You may wonder where I came by this bold confidence and almost-over-the-edge optimism. I think it started with the purple coat.

We were driving through downtown Kansas City this week, and I had a sudden flashback. I was fourteen years old, wandering outside the convention center with my fellow Future Homemakers of America. We had escaped from the annual Home Show where we discovered futuristic inventions like a bed filled with water. The waves made it appear to be breathing!
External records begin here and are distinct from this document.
$ cat src/rtl/rv_timer_prescaler.sv
// Prescaler for rv_timer: counts 0..presc while enabled and emits a one-cycle
// tick on the compare match. Held at zero while disabled or when cleared.
module rv_timer_prescaler #(
    parameter int PRESC_W = 16
) (
    input  logic               clk,
    input  logic               reset,
    input  logic               en,
    input  logic [PRESC_W-1:0] presc,
    input  logic               clr,
    output logic               tick
);

    logic [PRESC_W-1:0] pcnt_reg;
    logic [PRESC_W-1:0] pcnt_next;

    // The tick uses the current compare value; a PRESC write only restarts the count
    assign tick = en & (pcnt_reg == presc);

    // Next prescaler count: restart on clear, disable or wrap
    always_comb begin
        pcnt_next = pcnt_reg + 1'b1;
        if (clr || !en || tick) begin
            pcnt_next = '0;
        end
    end

    // Prescaler count register
    always_ff @(posedge clk) begin
        if (reset) begin
            pcnt_reg <= '0;
        end else begin
            pcnt_reg <= pcnt_next;
        end
    end

endmodule

$ cat src/rtl/rv_timer.sv
// rv_timer: memory-mapped interval timer with a prescaled 32-bit down-counter
// (one-shot or auto-reload), a sticky expiry flag with level interrupt, and a
// free-running 32-bit cycle counter (MTIME).
module rv_timer
    import rv_timer_pkg::*;
#(
    parameter int PRESC_W = 16
) (
    input  logic        clk,
    input  logic        reset,
    input  logic [4:0]  adr,
    input  logic        cs,
    input  logic        rdy,
    input  logic [3:0]  we,
    input  logic        re,
    input  logic [31:0] dw,
    output logic [31:0] dr,
    output logic        irq
);

    // Architectural state
    logic               en_reg,     en_next;
    logic               auto_reg,   auto_next;
    logic               ie_reg,     ie_next;
    logic               exp_reg,    exp_next;
    logic [31:0]        period_reg, period_next;
    logic [31:0]        count_reg,  count_next;
    logic [PRESC_W-1:0] presc_reg,  presc_next;
    logic [31:0]        mtime_reg;

    // Bus decode
    tmr_reg_e    sel;
    logic        wr_en;
    logic        wr_ctrl, wr_stat, wr_period, wr_count, wr_presc;
    logic [31:0] wmask;
    logic [31:0] presc_ext;
    logic [31:0] presc_merge;
    logic [31:0] rd_data;

    // Counter events
    logic tick;
    logic expire;

    // Byte offset bits never select anything; the timer is word-addressed
    logic unused_bits;
    assign unused_bits = ^{adr[1:0], presc_merge};

    // Expand per-lane write enables into a 32-bit mask
    genvar gi;
    generate
        for (gi = 0; gi < 4; gi++) begin : g_lane
            assign wmask[gi*8 +: 8] = {8{we[gi]}};
        end
    endgenerate

    assign sel       = tmr_reg_e'(adr[4:2]);
    assign wr_en     = cs & rdy & (we != 4'b0000);
    assign wr_ctrl   = wr_en & (sel == REG_CTRL);
    assign wr_stat   = wr_en & (sel == REG_STAT);
    assign wr_period = wr_en & (sel == REG_PERIOD);
    assign wr_count  = wr_en & (sel == REG_COUNT);
    assign wr_presc  = wr_en & (sel == REG_PRESC);

    assign presc_ext   = 32'(presc_reg);
    assign presc_merge = lane_merge(presc_ext, dw, wmask);

    rv_timer_prescaler #(
        .PRESC_W (PRESC_W)
    ) u_prescaler (
        .clk   (clk),
        .reset (reset),
        .en    (en_reg),
        .presc (presc_reg),
        .clr   (wr_presc),
        .tick  (tick)
    );

    assign expire = tick & (count_reg == 32'd0);

    // Next-state for control, status and counter registers; CPU writes override hardware updates
    always_comb begin
        en_next     = en_reg;
        auto_next   = auto_reg;
        ie_next     = ie_reg;
        exp_next    = exp_reg;
        period_next = period_reg;
        count_next  = count_reg;
        presc_next  = presc_reg;

        // One-shot expiry stops the timer unless software rewrites EN this cycle
        if (expire && !auto_reg) begin
            en_next = 1'b0;
        end
        if (wr_ctrl && we[0]) begin
            en_next   = dw[CTRL_EN];
            auto_next = dw[CTRL_AUTO];
            ie_next   = dw[CTRL_IE];
        end

        // Set has priority over write-1-to-clear
        if (wr_stat && we[0] && dw[STAT_EXP]) begin
            exp_next = 1'b0;
        end
        if (expire) begin
            exp_next = 1'b1;
        end

        if (wr_period) begin
            period_next = lane_merge(period_reg, dw, wmask);
        end

        // Decrement or reload on tick; a COUNT write discards that update
        if (tick) begin
            if (count_reg != 32'd0) begin
                count_next = count_reg - 32'd1;
            end else if (auto_reg) begin
                count_next = period_reg;
            end
        end
        if (wr_count) begin
            count_next = lane_merge(count_reg, dw, wmask);
        end

        if (wr_presc) begin
            presc_next = presc_merge[PRESC_W-1:0];
        end
    end

    // Read mux; reserved words and unused bits read as zero
    always_comb begin
        rd_data = 32'd0;
        case (sel)
            REG_CTRL:   rd_data = {29'd0, ie_reg, auto_reg, en_reg};
            REG_STAT:   rd_data = {31'd0, exp_reg};
            REG_PERIOD: rd_data = period_reg;
            REG_COUNT:  rd_data = count_reg;
            REG_PRESC:  rd_data = presc_ext;
            REG_MTIME:  rd_data = mtime_reg;
            REG_RSV6:   rd_data = 32'd0;
            REG_RSV7:   rd_data = 32'd0;
            default:    rd_data = 32'd0;
        endcase
    end

    // State update, cycle counter, registered read data and interrupt
    always_ff @(posedge clk) begin
        if (reset) begin
            en_reg     <= 1'b0;
            auto_reg   <= 1'b0;
            ie_reg     <= 1'b0;
            exp_reg    <= 1'b0;
            period_reg <= 32'hffff_ffff;
            count_reg  <= 32'd0;
            presc_reg  <= '0;
            mtime_reg  <= 32'd0;
            dr         <= 32'd0;
            irq        <= 1'b0;
        end else begin
            en_reg     <= en_next;
            auto_reg   <= auto_next;
            ie_reg     <= ie_next;
            exp_reg    <= exp_next;
            period_reg <= period_next;
            count_reg  <= count_next;
            presc_reg  <= presc_next;
            mtime_reg  <= mtime_reg + 32'd1;
            dr         <= (cs && re) ? rd_data : 32'd0;
            // Follows the registered flags, so it rises one cycle after EXP is set
            irq        <= exp_reg & ie_reg;
        end
    end

endmodule
$ cat config.mk
export PLATFORM = sky130hd
export DESIGN_NAME = instr_encoder
export DESIGN_NICKNAME = d
export VERILOG_FILES = /design/src/rtl/instr_encoder.sv
export SDC_FILE = /design/constraint.sdc
export NUM_CORES = 1
export LEC_CHECK = 0
export BUFFER_PORTS_ARGS = -buffer_cell sky130_fd_sc_hd__buf_2
export CORE_AREA = 2 2 115 117
export CTS_CLUSTER_DIAMETER = 80
export DETAILED_ROUTE_END_ITERATION = 8
export DIE_AREA = 0 0 117 119
export PLACE_DENSITY = 0.71
export SLEW_MARGIN = 15
export SYNTH_ARGS = -nofsm -noshare
export SYNTH_HDL_FRONTEND = slang
export SYNTH_SLANG_ARGS = --single-unit
$ cat constraint.sdc
create_clock -name clk -period 3.7 [get_ports clk]
set_input_delay 0 -clock clk [delete_from_list [all_inputs] [get_ports clk]]
set_output_delay 0 -clock clk [all_outputs]
set_load 0.1 [all_outputs]
`src/rtl/flag_gen.sv`:
```
// Condition-code producer: N/Z/V from ALU and multiplier results, with in-flight multiply tracking.
// Optional macro FLAG_BYPASS_EN forwards same-cycle ALU flag writes combinationally to N/Z/V.
module flag_gen #(
  parameter int unsigned WIDTH   = 16,
  parameter int unsigned MUL_LAT = 3
) (
  input  logic             clk,
  input  logic             rst,
  input  logic [WIDTH-1:0] aluA,
  input  logic [WIDTH-1:0] aluB,
  input  logic [WIDTH-1:0] aluResult,
  input  logic [1:0]       opClass,
  input  logic             setFlags,
  input  logic             stall,
  input  logic             flush,
  input  logic             mulStart,
  input  logic [WIDTH-1:0] mulResult,
  input  logic             mulOvfl,
  output logic             N,
  output logic             Z,
  output logic             V,
  output logic             flagsValid
);

  localparam int unsigned CNT_W = (MUL_LAT < 2) ? 1 : $clog2(MUL_LAT + 1);
  localparam int unsigned MSB   = WIDTH - 1;

  localparam logic [1:0] OP_LOGIC = 2'b00;
  localparam logic [1:0] OP_ADD   = 2'b01;
  localparam logic [1:0] OP_SUB   = 2'b10;
  localparam logic [1:0] OP_SHIFT = 2'b11;

  typedef enum logic {
    IDLE     = 1'b0,
    MUL_BUSY = 1'b1
  } state_e;

  state_e             state_q;
  logic [CNT_W-1:0]   cnt_q;
  logic               sup_q;
  logic               n_q;
  logic               z_q;
  logic               v_q;
  logic               valid_q;

  logic               alu_wr;
  logic               alu_n;
  logic               alu_z;
  logic               alu_v;
  logic               alu_v_upd;
  logic               mul_last;
  logic               mul_wr;
  logic               unused_ok;

  // Only the operand sign bits take part in overflow detection.
  assign unused_ok = ^{aluA[MSB-1:0], aluB[MSB-1:0]};

  assign alu_wr = setFlags & ~stall & ~flush;
  assign alu_n  = aluResult[MSB];
  assign alu_z  = (aluResult == '0);

  always_comb begin
    alu_v     = v_q;
    alu_v_upd = 1'b0;
    unique case (opClass)
      OP_ADD: begin
        alu_v     = (aluA[MSB] == aluB[MSB]) & (aluResult[MSB] != aluA[MSB]);
        alu_v_upd = 1'b1;
      end
      OP_SUB: begin
        alu_v     = (aluA[MSB] != aluB[MSB]) & (aluResult[MSB] != aluA[MSB]);
        alu_v_upd = 1'b1;
      end
      OP_LOGIC, OP_SHIFT: begin
        alu_v     = v_q;
        alu_v_upd = 1'b0;
      end
      default: begin
        alu_v     = v_q;
        alu_v_upd = 1'b0;
      end
    endcase
  end

  // A restart or flush on the final cycle kills the old multiply; a same-cycle ALU write wins.
  assign mul_last = (state_q == MUL_BUSY) && (cnt_q == CNT_W'(1));
  assign mul_wr   = mul_last & ~flush & ~mulStart & ~sup_q & ~alu_wr;

  always_ff @(posedge clk) begin
    if (rst) begin
      state_q <= IDLE;
      cnt_q   <= '0;
      sup_q   <= 1'b0;
      n_q     <= 1'b0;
      z_q     <= 1'b0;
      v_q     <= 1'b0;
      valid_q <= 1'b1;
    end else begin
      if (flush) begin
        state_q <= IDLE;
        cnt_q   <= '0;
        valid_q <= 1'b1;
      end else if (mulStart) begin
        state_q <= MUL_BUSY;
        cnt_q   <= CNT_W'(MUL_LAT);
        sup_q   <= 1'b0;
        valid_q <= 1'b0;
      end else begin
        unique case (state_q)
          IDLE: begin
            cnt_q   <= '0;
            valid_q <= 1'b1;
          end
          MUL_BUSY: begin
            if (alu_wr) begin
              sup_q <= 1'b1;
            end
            if (mul_last) begin
              state_q <= IDLE;
              cnt_q   <= '0;
              valid_q <= 1'b1;
            end else begin
              cnt_q   <= cnt_q - CNT_W'(1);
              valid_q <= 1'b0;
            end
          end
          default: begin
            state_q <= IDLE;
            cnt_q   <= '0;
            valid_q <= 1'b1;
          end
        endcase
      end

      if (mul_wr) begin
        n_q <= mulResult[MSB];
        z_q <= (mulResult == '0);
        v_q <= mulOvfl;
      end
      if (alu_wr) begin
        n_q <= alu_n;
        z_q <= alu_z;
        if (alu_v_upd) begin
          v_q <= alu_v;
        end
      end
    end
  end

`ifdef FLAG_BYPASS_EN
  assign N = alu_wr ? alu_n : n_q;
  assign Z = alu_wr ? alu_z : z_q;
  assign V = (alu_wr & alu_v_upd) ? alu_v : v_q;
`else
  assign N = n_q;
  assign Z = z_q;
  assign V = v_q;
`endif

  assign flagsValid = valid_q;

endmodule

```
Eventually, we found ourselves up an escalator in a fine department store. And I was face-to-face with the most glamourous piece of clothing I could ever imagine. Purple paisley crushed velvet with a black fur collar and cuffs. The coat looked like something girls wore in London or New York City. It cost $200 at a time when we paid $2.00 for the fabric to make a nice dress.
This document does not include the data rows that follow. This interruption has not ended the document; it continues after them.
`config.mk`:
```
export PLATFORM = sky130hd
export DESIGN_NAME = inst_fetch_ctrl
export DESIGN_NICKNAME = d
export VERILOG_FILES = /design/src/rtl/inst_fetch_ctrl.sv
export SDC_FILE = /design/constraint.sdc
export NUM_CORES = 1
export LEC_CHECK = 0
export ABC_CLOCK_PERIOD_IN_PS = 2800
export BUFFER_PORTS_ARGS = -buffer_cell sky130_fd_sc_hd__buf_2
export CAP_MARGIN = 20
export CORE_MARGIN = 2
export CORE_UTILIZATION = 25
export DETAILED_ROUTE_END_ITERATION = 7
export HOLD_SLACK_MARGIN = 0.1
export SLEW_MARGIN = 20
export SYNTH_ARGS = -nofsm -noshare
export SYNTH_HDL_FRONTEND = slang
export SYNTH_SLANG_ARGS = --single-unit
```
`constraint.sdc`:
```
create_clock -name clk -period 2.8 [get_ports clk]
set_clock_uncertainty 0.1 [all_clocks]
set_input_delay 0.42 -clock clk [delete_from_list [all_inputs] [get_ports clk]]
set_output_delay 0.42 -clock clk [all_outputs]
set_load 0.05 [all_outputs]
```
`src/rtl/inst_fetch_ctrl.sv`:
```
// inst_fetch_ctrl: fetch sequencer between the PC/redirect logic, the ICache
// and the instruction buffer. It keeps at most one ICache request outstanding,
// forwards returned instruction pairs combinationally, throttles on
// buffer-full and squashes in-flight responses after a redirect.
//
// Handshake semantics (single statement for all interfaces):
//   request  : a request is accepted in a cycle where icache_req_o && icache_ack_i;
//              icache_ack_i is ignored whenever icache_req_o is low.
//   response : icache_resp_valid_i for one cycle delivers the data of the single
//              outstanding request; it is never back-pressured.
//   push     : inst1_valid_o / inst2_valid_o are one-cycle push strobes; the
//              buffer always has room for the pair already in flight.
module inst_fetch_ctrl #(
  parameter logic [31:0] RESET_PC   = 32'hBFC0_0000,
  parameter int          LINE_WORDS = 8
) (
  input  logic        clk,
  input  logic        rst,
  input  logic        flush_i,
  input  logic [31:0] flush_pc_i,
  input  logic        buffer_full_i,
  output logic        icache_req_o,
  output logic [31:0] icache_pc_o,
  input  logic        icache_ack_i,
  input  logic        icache_resp_valid_i,
  input  logic [31:0] icache_inst1_i,
  input  logic [31:0] icache_inst2_i,
  output logic [31:0] inst1_o,
  output logic [31:0] inst2_o,
  output logic [31:0] inst1_addr_o,
  output logic [31:0] inst2_addr_o,
  output logic        inst1_valid_o,
  output logic        inst2_valid_o,
  output logic [15:0] discard_cnt_o,
  output logic [1:0]  state_dbg_o
);

  localparam int LW_BITS = $clog2(LINE_WORDS);

  typedef enum logic [1:0] {
    S_IDLE    = 2'd0,
    S_REQ     = 2'd1,
    S_WAIT    = 2'd2,
    S_DISCARD = 2'd3
  } state_e;

  state_e      state_q, state_d;
  logic [31:0] pc_q, pc_d;
  logic [15:0] cnt_q, cnt_d;

  logic        req;
  logic        v1;
  logic        v2;
  logic        last_word;
  logic        fwd;
  logic [15:0] cnt_inc;
  logic        unused_flush_lsbs;

  // Redirect targets are word aligned; the low bits carry no information.
  assign unused_flush_lsbs = ^flush_pc_i[1:0];

  // Second word of the pair falls into the next line when pc is the line's last word.
  assign last_word = &pc_q[LW_BITS+1:2];

  // Saturating increment for the squashed-response counter.
  assign cnt_inc = (cnt_q == 16'hFFFF) ? cnt_q : cnt_q + 16'd1;

  // State, pc and discard counter registers with synchronous reset.
  always_ff @(posedge clk) begin
    if (rst) begin
      state_q <= S_IDLE;
      pc_q    <= RESET_PC;
      cnt_q   <= 16'd0;
    end else begin
      state_q <= state_d;
      pc_q    <= pc_d;
      cnt_q   <= cnt_d;
    end
  end

  // Next-state, pc update and request/push decisions; flush overrides everything.
  always_comb begin
    state_d = state_q;
    pc_d    = pc_q;
    cnt_d   = cnt_q;
    req     = 1'b0;
    v1      = 1'b0;
    v2      = 1'b0;
    if (flush_i) begin
      pc_d = {flush_pc_i[31:2], 2'b00};
      case (state_q)
        S_WAIT, S_DISCARD: begin
          if (icache_resp_valid_i) begin
            cnt_d   = cnt_inc;
            state_d = S_REQ;
          end else begin
            state_d = S_DISCARD;
          end
        end
        default: state_d = S_REQ;
      endcase
    end else begin
      case (state_q)
        S_IDLE: state_d = S_REQ;
        S_REQ: begin
          req = !buffer_full_i;
          if (req && icache_ack_i) state_d = S_WAIT;
        end
        S_WAIT: begin
          if (icache_resp_valid_i) begin
            v1      = 1'b1;
            v2      = !last_word;
            pc_d    = pc_q + (last_word ? 32'd4 : 32'd8);
            state_d = S_REQ;
          end
        end
        S_DISCARD: begin
          if (icache_resp_valid_i) begin
            cnt_d   = cnt_inc;
            state_d = S_REQ;
          end
        end
        default: state_d = S_IDLE;
      endcase
    end
  end

  // Data and addresses pass through only while a response is awaited.
  assign fwd = (state_q == S_WAIT) && !rst;

  assign icache_req_o  = req && !rst;
  assign icache_pc_o   = pc_q;
  assign inst1_valid_o = v1 && !rst;
  assign inst2_valid_o = v2 && !rst;
  assign inst1_o       = fwd ? icache_inst1_i : 32'd0;
  assign inst2_o       = fwd ? icache_inst2_i : 32'd0;
  assign inst1_addr_o  = fwd ? pc_q : 32'd0;
  assign inst2_addr_o  = fwd ? pc_q + 32'd4 : 32'd0;
  assign discard_cnt_o = rst ? 16'd0 : cnt_q;
  assign state_dbg_o   = state_q;

endmodule

```
==> impl_metrics.ini, run 1 <==
[pwr]
leakagePower_nw = 3.01
power_mw = 1.88
vdd_drop_max_v = 0.000199
power_density_nw_per_um2 = 291

[synth]
yosys.area.top_type = dfxtp_1
synth_warnings = 0
synth_edf_count = 0
async_reset_ff_share_pct = 0
syn_area_um2 = 4160
ys_seq_area_share_pct = 23.1
synth-main-ff-cell = dfxtp_1
synth_seq_cells = 48
synth_area_leaders = dfxtp_1, and2_1, mux2_2
synth_area_per_cell_um2 = 7.28
postSynthCellCount = 571
synth.top_cell.area_share_pct = 23.1
ys_types = 51

[final_layout]
stdcell_area_um2 = 6450
fillers = 1718
syn2layout_area_growth_pct = 55.3
drive_gt1_share_pct = 48.7
nNetsFinal = 961

[hold_path]
hp-class = in2reg
whs_endpoint = icache_pc_o[18]$_SDFFE_PP0P_
min_from = flush_pc_i[18]
min_path_cells = 3

[placed_design]
hpwl_um = 12900
dpl_cell_area_um2 = 6010
port_buffers = 274
globalplace.congestion = 0.843

[clocking]
htree_levels = 2
cts_tree = built
clk_latency_ns = 0.30
clkTransAtPathRegs_ns = 0.08
clockBufferDepth = 2
cts_sinks = 48
cts_buffers = 5
root_buffer = clkbuf_16
cts-hold-fix-buffers = 0

[die]
die_area_um2 = 17700
row_count = 47
initial_core_util_pct = 25.3
core_um2 = 16400
die_h_um = 133
io_pins = 283
dieWidth_um = 133

[global_routing]
grt_pass1_wl_um = 25600
grtUsageTotal_pct = 18.1
grt_max_degree = 63
grt_pass1_vias = 4614
grt_antenna_before_repair = 4
gr-total-overflow = 0

[critical_path]
crit_required_ns = 2.28
path_max_fanout = 6
crit_path_end_kind = output pin
r2r_start = icache_pc_o[2]$_SDFFE_PP0P_
rrSetupSlack_ns = 0.18
critPathLaunchType = flop
regToRegEndpoint = icache_pc_o[16]$_SDFFE_PP0P_
path_class = reg2out
worstPathArrival_ns = 2.23
critical_path.startpoint = icache_pc_o[13]$_SDFFE_PP0P_
worst_r2r_path_depth = 9

[timing]
max_freq_mhz = 363
setup-violations-final = 0
worstMarginPinSlew_ns = 0.608
final.period_utilization_pct = 98.3
relSlewSlack_pct = 59.1
rsz0062_at_grt = yes
drv_slew = 0
period_needed_ns = 2.75
fin_setup_tns_ns = 0
hold_viol_final = 0
fin_hold_ws_ns = 0.276

[run]
maxCapViolCount = 0

[drt]
num_vias = 5153
ant_nets = 0
wl_per_cell_um = 15.8
drt_iter0_markers = 266
firstDrtPassIters = 4
avgViaCountPerCell = 4.79
drt_wl_total_um = 17000
drc = 0

[outcome]
status = complete, no violations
“Try it on.” The voice shocked me, because it didn’t belong to any of my giggly girlfriends. It was my mother, the wise trip chaperone who had followed us at a discreet distance. She knew a bunch of little farm girls should not be turned loose in Macy’s.

“I can’t try it on,” I whispered. “Did you see the price tag?’

“Of course you can try it on,” she said. “There’s no reason you can’t.”

I’m pretty sure I can still feel the weight of that coat on my shoulders, the satiny lining against my arms. I feel it every time I start a new writing project and wonder if I’ll ever write to the end of the book. I feel it when I navigate a new city or explore a new friendship. When I face new technology or birth a fresh idea.

I feel the purple coat in those situations and I hear, “Of course you can try it on. See how it fits. See how it feels. You have every right to this experience. And you might even buy such a coat someday, because, really, you can do anything you want.”

That’s what I heard in Macy’s a million years ago.

I hope you are hearing the same thing today.